■ **Instructions to follow**
Retyping the records exactly, down to the last line, is the whole job.
··· Entries provided
### src/rtl/mm_pkg.sv
// mm_pkg: shared types, constants and helpers for the Mastermind board renderer.
//   CODE_W          width of one peg colour code
//   reveal_state_t  secret-row reveal animation states
//   palette()       3-bit peg code -> 12-bit RGB
//   fbw()           width of one feedback count (exact or partial) for a given COLS
package mm_pkg;

    localparam int CODE_W = 3;

    typedef enum logic [1:0] {HIDDEN, REVEALING, SHOWN} reveal_state_t;

    function automatic logic [11:0] palette(input logic [CODE_W-1:0] code);
        case (code)
            3'd0:    palette = 12'h888;
            3'd1:    palette = 12'h00F;
            3'd2:    palette = 12'h0F0;
            3'd3:    palette = 12'h0FF;
            3'd4:    palette = 12'hF00;
            3'd5:    palette = 12'hFF0;
            3'd6:    palette = 12'hF0F;
            default: palette = 12'hFFF;
        endcase
    endfunction

    function automatic int fbw(input int cols);
        return $clog2(cols + 1);
    endfunction

endpackage

### src/rtl/mm_anim_ctrl.sv
// mm_anim_ctrl: frame tick, cursor blink and secret-row reveal animation.
//   clk, reset            pixel clock, async active-high reset
//   h_count, v_count      raster position (frame tick at 0,0)
//   guess_num, cursor_col cursor position; any change restarts the blink visible
//   reveal_start          pulse: start revealing the secret (HIDDEN only)
//   new_game              pulse: hide the secret again (wins over reveal_start)
//   blink_phase           1 = cursor currently hidden
//   reveal_idx            number of secret pegs currently revealed
module mm_anim_ctrl
    import mm_pkg::*;
#(
    parameter int COLS          = 4,
    parameter int BLINK_FRAMES  = 30,
    parameter int REVEAL_FRAMES = 20,
    localparam int IW = fbw(COLS),
    localparam int BW = $clog2(BLINK_FRAMES + 1),
    localparam int RW = $clog2(REVEAL_FRAMES + 1)
) (
    input  logic          clk,
    input  logic          reset,
    input  logic [9:0]    h_count,
    input  logic [9:0]    v_count,
    input  logic [3:0]    guess_num,
    input  logic [2:0]    cursor_col,
    input  logic          reveal_start,
    input  logic          new_game,
    output logic          blink_phase,
    output logic [IW-1:0] reveal_idx
);

    logic          origin_q, origin_d, tick_q, tick_d, blink_q, blink_d, moved;
    logic [3:0]    gn_q;
    logic [2:0]    cc_q;
    logic [BW-1:0] bcnt_q, bcnt_d;
    logic [RW-1:0] tmr_q, tmr_d;
    logic [IW-1:0] idx_q, idx_d;
    reveal_state_t st_q, st_d;

    always_comb begin
        origin_d = h_count == 10'd0 && v_count == 10'd0;
        // rising edge of the origin flag so a held 0,0 still ticks once per frame
        tick_d = origin_d && !origin_q;
        moved = guess_num != gn_q || cursor_col != cc_q;
        bcnt_d = moved ? '0 : !tick_q ? bcnt_q : bcnt_q == BW'(BLINK_FRAMES - 1) ? '0 : bcnt_q + 1'b1;
        blink_d = moved ? 1'b0 : (tick_q && bcnt_q == BW'(BLINK_FRAMES - 1)) ? !blink_q : blink_q;
        st_d = st_q;
        tmr_d = tmr_q;
        idx_d = idx_q;
        if (new_game) begin
            st_d = HIDDEN;
            tmr_d = '0;
            idx_d = '0;
        end else if (st_q == HIDDEN && reveal_start) begin
            st_d = REVEALING;
            tmr_d = '0;
            idx_d = '0;
        end else if (st_q == REVEALING && tick_q) begin
            tmr_d = tmr_q == RW'(REVEAL_FRAMES - 1) ? '0 : tmr_q + 1'b1;
            idx_d = tmr_q == RW'(REVEAL_FRAMES - 1) ? idx_q + 1'b1 : idx_q;
            st_d = (tmr_q == RW'(REVEAL_FRAMES - 1) && idx_q == IW'(COLS - 1)) ? SHOWN : REVEALING;
        end
    end

    always_ff @(posedge clk or posedge reset) begin
        if (reset) begin
            origin_q <= 1'b0;
            tick_q   <= 1'b0;
            blink_q  <= 1'b0;
            gn_q     <= '0;
            cc_q     <= '0;
            bcnt_q   <= '0;
            tmr_q    <= '0;
            idx_q    <= '0;
            st_q     <= HIDDEN;
        end else begin
            origin_q <= origin_d;
            tick_q   <= tick_d;
            blink_q  <= blink_d;
            gn_q     <= guess_num;
            cc_q     <= cursor_col;
            bcnt_q   <= bcnt_d;
            tmr_q    <= tmr_d;
            idx_q    <= idx_d;
            st_q     <= st_d;
        end
    end

    assign blink_phase = blink_q;
    assign reveal_idx  = idx_q;

endmodule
······
■ **Response**
### src/rtl/mm_pkg.sv
// mm_pkg: shared types, constants and helpers for the Mastermind board renderer.
//   CODE_W          width of one peg colour code
//   reveal_state_t  secret-row reveal animation states
//   palette()       3-bit peg code -> 12-bit RGB
//   fbw()           width of one feedback count (exact or partial) for a given COLS
package mm_pkg;

    localparam int CODE_W = 3;

    typedef enum logic [1:0] {HIDDEN, REVEALING, SHOWN} reveal_state_t;

    function automatic logic [11:0] palette(input logic [CODE_W-1:0] code);
        case (code)
            3'd0:    palette = 12'h888;
            3'd1:    palette = 12'h00F;
            3'd2:    palette = 12'h0F0;
            3'd3:    palette = 12'h0FF;
            3'd4:    palette = 12'hF00;
            3'd5:    palette = 12'hFF0;
            3'd6:    palette = 12'hF0F;
            default: palette = 12'hFFF;
        endcase
    endfunction

    function automatic int fbw(input int cols);
        return $clog2(cols + 1);
    endfunction

endpackage

### src/rtl/mm_anim_ctrl.sv
// mm_anim_ctrl: frame tick, cursor blink and secret-row reveal animation.
//   clk, reset            pixel clock, async active-high reset
//   h_count, v_count      raster position (frame tick at 0,0)
//   guess_num, cursor_col cursor position; any change restarts the blink visible
//   reveal_start          pulse: start revealing the secret (HIDDEN only)
//   new_game              pulse: hide the secret again (wins over reveal_start)
//   blink_phase           1 = cursor currently hidden
//   reveal_idx            number of secret pegs currently revealed
module mm_anim_ctrl
    import mm_pkg::*;
#(
    parameter int COLS          = 4,
    parameter int BLINK_FRAMES  = 30,
    parameter int REVEAL_FRAMES = 20,
    localparam int IW = fbw(COLS),
    localparam int BW = $clog2(BLINK_FRAMES + 1),
    localparam int RW = $clog2(REVEAL_FRAMES + 1)
) (
    input  logic          clk,
    input  logic          reset,
    input  logic [9:0]    h_count,
    input  logic [9:0]    v_count,
    input  logic [3:0]    guess_num,
    input  logic [2:0]    cursor_col,
    input  logic          reveal_start,
    input  logic          new_game,
    output logic          blink_phase,
    output logic [IW-1:0] reveal_idx
);

    logic          origin_q, origin_d, tick_q, tick_d, blink_q, blink_d, moved;
    logic [3:0]    gn_q;
    logic [2:0]    cc_q;
    logic [BW-1:0] bcnt_q, bcnt_d;
    logic [RW-1:0] tmr_q, tmr_d;
    logic [IW-1:0] idx_q, idx_d;
    reveal_state_t st_q, st_d;

    always_comb begin
        origin_d = h_count == 10'd0 && v_count == 10'd0;
        // rising edge of the origin flag so a held 0,0 still ticks once per frame
        tick_d = origin_d && !origin_q;
        moved = guess_num != gn_q || cursor_col != cc_q;
        bcnt_d = moved ? '0 : !tick_q ? bcnt_q : bcnt_q == BW'(BLINK_FRAMES - 1) ? '0 : bcnt_q + 1'b1;
        blink_d = moved ? 1'b0 : (tick_q && bcnt_q == BW'(BLINK_FRAMES - 1)) ? !blink_q : blink_q;
        st_d = st_q;
        tmr_d = tmr_q;
        idx_d = idx_q;
        if (new_game) begin
            st_d = HIDDEN;
            tmr_d = '0;
            idx_d = '0;
        end else if (st_q == HIDDEN && reveal_start) begin
            st_d = REVEALING;
            tmr_d = '0;
            idx_d = '0;
        end else if (st_q == REVEALING && tick_q) begin
            tmr_d = tmr_q == RW'(REVEAL_FRAMES - 1) ? '0 : tmr_q + 1'b1;
            idx_d = tmr_q == RW'(REVEAL_FRAMES - 1) ? idx_q + 1'b1 : idx_q;
            st_d = (tmr_q == RW'(REVEAL_FRAMES - 1) && idx_q == IW'(COLS - 1)) ? SHOWN : REVEALING;
        end
    end

    always_ff @(posedge clk or posedge reset) begin
        if (reset) begin
            origin_q <= 1'b0;
            tick_q   <= 1'b0;
            blink_q  <= 1'b0;
            gn_q     <= '0;
            cc_q     <= '0;
            bcnt_q   <= '0;
            tmr_q    <= '0;
            idx_q    <= '0;
            st_q     <= HIDDEN;
        end else begin
            origin_q <= origin_d;
            tick_q   <= tick_d;
            blink_q  <= blink_d;
            gn_q     <= guess_num;
            cc_q     <= cursor_col;
            bcnt_q   <= bcnt_d;
            tmr_q    <= tmr_d;
            idx_q    <= idx_d;
            st_q     <= st_d;
        end
    end

    assign blink_phase = blink_q;
    assign reveal_idx  = idx_q;

endmodule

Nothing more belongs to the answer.